== Directions for this task ==
Which lines of the listing hold the string "cbit"? Show each of them.

== Source data ==
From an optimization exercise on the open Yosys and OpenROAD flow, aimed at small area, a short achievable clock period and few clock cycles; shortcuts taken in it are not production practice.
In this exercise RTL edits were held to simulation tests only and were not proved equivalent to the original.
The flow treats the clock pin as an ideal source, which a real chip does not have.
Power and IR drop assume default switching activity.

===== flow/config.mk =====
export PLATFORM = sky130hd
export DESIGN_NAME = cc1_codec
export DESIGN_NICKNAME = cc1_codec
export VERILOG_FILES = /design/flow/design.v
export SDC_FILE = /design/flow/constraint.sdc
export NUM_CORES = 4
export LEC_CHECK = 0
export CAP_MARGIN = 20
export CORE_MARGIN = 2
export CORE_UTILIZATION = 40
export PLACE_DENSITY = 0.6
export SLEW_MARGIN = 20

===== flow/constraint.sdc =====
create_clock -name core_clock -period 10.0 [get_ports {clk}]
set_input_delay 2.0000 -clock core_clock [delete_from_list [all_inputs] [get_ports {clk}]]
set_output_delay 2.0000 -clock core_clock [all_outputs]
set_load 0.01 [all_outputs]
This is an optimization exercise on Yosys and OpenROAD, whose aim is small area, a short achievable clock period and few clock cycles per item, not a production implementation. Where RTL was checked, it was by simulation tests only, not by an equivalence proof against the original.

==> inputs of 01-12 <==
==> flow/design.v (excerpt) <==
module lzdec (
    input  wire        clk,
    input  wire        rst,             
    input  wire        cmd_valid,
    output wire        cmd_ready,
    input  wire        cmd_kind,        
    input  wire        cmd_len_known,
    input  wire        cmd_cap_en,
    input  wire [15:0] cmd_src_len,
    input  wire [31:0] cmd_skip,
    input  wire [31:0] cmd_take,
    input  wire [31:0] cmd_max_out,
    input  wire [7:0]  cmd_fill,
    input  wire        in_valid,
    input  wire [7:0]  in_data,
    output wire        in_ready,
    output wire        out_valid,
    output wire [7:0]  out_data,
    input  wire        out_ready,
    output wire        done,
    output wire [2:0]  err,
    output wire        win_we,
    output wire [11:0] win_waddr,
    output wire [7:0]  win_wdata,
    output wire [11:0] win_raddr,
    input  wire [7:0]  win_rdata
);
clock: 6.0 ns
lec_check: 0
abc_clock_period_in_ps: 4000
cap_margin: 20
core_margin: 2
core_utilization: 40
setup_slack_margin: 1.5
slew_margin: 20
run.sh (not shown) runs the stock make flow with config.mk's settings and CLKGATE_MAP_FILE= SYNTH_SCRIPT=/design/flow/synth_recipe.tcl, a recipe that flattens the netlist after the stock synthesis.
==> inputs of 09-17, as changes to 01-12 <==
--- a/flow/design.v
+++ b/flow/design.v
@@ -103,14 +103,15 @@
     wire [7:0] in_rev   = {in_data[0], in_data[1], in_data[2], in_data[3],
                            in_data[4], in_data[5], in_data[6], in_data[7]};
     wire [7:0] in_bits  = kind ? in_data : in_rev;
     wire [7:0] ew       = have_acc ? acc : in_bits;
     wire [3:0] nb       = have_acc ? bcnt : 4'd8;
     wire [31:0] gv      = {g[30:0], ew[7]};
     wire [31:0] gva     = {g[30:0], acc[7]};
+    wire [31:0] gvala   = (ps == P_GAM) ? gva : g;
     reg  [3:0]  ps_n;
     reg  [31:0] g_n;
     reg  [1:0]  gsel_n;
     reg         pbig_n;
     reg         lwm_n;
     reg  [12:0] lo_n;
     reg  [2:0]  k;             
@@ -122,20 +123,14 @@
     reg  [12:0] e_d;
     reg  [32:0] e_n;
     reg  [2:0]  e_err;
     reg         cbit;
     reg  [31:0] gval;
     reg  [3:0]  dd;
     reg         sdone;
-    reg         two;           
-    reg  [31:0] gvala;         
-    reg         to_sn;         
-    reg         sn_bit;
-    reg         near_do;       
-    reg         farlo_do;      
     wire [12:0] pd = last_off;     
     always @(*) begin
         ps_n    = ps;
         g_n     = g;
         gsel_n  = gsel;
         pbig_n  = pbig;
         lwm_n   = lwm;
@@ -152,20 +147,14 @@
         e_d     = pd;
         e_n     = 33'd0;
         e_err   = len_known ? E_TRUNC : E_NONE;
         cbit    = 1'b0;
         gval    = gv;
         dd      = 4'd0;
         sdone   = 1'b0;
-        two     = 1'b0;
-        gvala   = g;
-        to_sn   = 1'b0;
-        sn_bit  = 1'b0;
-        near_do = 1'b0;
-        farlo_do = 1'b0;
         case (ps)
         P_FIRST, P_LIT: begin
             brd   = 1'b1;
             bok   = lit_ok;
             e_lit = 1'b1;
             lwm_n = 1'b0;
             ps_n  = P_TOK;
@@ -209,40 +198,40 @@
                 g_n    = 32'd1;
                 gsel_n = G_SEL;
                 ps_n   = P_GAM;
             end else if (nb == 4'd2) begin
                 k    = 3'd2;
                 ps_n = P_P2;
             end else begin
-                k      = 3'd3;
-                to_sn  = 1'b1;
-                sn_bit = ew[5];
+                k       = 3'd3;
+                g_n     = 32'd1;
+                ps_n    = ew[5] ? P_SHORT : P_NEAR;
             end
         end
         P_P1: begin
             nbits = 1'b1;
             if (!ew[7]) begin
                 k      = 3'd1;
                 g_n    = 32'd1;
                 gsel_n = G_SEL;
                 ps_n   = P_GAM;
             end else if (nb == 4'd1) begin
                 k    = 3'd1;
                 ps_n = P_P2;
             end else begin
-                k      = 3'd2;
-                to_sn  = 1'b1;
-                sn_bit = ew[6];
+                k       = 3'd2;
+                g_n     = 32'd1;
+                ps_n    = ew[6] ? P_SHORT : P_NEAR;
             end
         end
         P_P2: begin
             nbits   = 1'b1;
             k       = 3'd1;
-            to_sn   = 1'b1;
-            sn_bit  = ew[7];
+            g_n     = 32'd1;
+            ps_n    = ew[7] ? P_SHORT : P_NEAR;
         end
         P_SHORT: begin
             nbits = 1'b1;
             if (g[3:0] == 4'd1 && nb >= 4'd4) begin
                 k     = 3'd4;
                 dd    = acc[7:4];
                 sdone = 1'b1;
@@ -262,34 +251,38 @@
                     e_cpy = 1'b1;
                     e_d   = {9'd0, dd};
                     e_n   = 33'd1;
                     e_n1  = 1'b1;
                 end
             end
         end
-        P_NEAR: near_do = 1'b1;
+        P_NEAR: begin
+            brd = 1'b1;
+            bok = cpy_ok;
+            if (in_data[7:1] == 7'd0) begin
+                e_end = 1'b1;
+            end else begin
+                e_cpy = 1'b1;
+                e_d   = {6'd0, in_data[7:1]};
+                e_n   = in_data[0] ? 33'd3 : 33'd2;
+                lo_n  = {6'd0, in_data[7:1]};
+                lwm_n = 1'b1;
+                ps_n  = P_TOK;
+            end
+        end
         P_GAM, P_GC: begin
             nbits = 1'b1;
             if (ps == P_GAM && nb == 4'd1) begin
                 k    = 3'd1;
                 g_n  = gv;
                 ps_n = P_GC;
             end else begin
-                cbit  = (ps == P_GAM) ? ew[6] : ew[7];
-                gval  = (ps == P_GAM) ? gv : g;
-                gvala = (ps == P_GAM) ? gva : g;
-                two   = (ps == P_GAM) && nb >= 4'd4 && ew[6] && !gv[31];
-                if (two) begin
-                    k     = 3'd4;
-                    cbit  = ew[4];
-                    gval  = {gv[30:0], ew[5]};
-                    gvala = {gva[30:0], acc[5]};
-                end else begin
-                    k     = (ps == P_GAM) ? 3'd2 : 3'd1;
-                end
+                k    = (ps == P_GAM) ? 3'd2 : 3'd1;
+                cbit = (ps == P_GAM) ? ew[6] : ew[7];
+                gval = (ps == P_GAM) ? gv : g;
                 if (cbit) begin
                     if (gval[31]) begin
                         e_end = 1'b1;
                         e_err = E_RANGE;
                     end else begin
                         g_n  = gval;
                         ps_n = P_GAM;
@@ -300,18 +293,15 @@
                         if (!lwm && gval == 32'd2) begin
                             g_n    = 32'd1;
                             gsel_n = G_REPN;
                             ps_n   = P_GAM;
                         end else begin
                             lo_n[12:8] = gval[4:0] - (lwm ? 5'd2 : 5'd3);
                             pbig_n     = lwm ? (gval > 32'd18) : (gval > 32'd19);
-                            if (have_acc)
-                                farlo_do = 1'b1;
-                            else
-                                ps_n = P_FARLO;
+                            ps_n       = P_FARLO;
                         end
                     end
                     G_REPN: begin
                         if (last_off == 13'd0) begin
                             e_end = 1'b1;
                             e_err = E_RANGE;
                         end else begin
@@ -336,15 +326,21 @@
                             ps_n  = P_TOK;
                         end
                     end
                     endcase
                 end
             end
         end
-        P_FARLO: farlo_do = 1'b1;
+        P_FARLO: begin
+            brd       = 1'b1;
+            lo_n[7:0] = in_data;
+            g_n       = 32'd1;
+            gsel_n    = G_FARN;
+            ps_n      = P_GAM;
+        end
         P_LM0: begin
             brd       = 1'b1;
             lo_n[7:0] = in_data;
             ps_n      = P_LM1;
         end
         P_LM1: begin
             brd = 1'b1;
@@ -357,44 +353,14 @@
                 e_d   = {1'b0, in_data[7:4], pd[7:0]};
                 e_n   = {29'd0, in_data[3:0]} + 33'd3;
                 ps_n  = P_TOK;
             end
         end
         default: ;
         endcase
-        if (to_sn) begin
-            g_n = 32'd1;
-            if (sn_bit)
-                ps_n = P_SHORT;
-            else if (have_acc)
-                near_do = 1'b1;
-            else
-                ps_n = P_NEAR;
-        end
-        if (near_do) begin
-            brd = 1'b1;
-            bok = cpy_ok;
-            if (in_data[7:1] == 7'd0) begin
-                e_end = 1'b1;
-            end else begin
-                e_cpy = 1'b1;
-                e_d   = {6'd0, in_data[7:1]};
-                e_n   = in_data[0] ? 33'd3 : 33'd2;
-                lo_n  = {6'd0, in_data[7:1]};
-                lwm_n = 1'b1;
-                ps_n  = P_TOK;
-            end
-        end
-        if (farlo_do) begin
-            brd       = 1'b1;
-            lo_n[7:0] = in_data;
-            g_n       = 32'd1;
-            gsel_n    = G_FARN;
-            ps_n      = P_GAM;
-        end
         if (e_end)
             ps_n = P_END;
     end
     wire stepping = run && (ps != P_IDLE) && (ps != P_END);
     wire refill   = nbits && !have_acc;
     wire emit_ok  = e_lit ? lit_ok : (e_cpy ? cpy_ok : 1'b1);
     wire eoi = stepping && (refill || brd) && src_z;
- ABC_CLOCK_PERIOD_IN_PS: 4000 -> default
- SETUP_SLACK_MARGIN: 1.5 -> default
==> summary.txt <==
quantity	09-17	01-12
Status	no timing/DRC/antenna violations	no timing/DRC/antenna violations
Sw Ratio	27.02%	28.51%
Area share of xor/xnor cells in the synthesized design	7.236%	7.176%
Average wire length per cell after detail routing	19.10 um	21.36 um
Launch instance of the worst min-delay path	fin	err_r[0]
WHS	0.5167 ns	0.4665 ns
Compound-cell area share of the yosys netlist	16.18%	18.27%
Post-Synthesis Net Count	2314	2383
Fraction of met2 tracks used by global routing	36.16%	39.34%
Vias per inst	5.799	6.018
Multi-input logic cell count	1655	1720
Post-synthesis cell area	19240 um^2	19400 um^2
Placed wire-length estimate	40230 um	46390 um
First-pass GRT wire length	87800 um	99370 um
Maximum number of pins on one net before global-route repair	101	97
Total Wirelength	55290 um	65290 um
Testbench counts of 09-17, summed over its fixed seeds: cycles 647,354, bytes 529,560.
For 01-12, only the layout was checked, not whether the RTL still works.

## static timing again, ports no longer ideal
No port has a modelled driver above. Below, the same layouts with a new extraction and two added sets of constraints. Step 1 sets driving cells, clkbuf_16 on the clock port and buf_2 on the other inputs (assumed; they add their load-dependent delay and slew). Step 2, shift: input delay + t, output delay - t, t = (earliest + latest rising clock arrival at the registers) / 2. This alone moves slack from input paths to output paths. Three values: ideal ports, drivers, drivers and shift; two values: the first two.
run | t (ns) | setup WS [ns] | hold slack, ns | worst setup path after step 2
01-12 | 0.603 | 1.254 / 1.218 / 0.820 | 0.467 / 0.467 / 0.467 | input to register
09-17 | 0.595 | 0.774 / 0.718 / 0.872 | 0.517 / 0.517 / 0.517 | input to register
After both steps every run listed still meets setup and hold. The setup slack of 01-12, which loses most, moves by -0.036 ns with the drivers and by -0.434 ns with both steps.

== Solution to this problem ==
     reg         cbit;
         cbit    = 1'b0;
-                cbit  = (ps == P_GAM) ? ew[6] : ew[7];
-                    cbit  = ew[4];
+                cbit = (ps == P_GAM) ? ew[6] : ew[7];
                 if (cbit) begin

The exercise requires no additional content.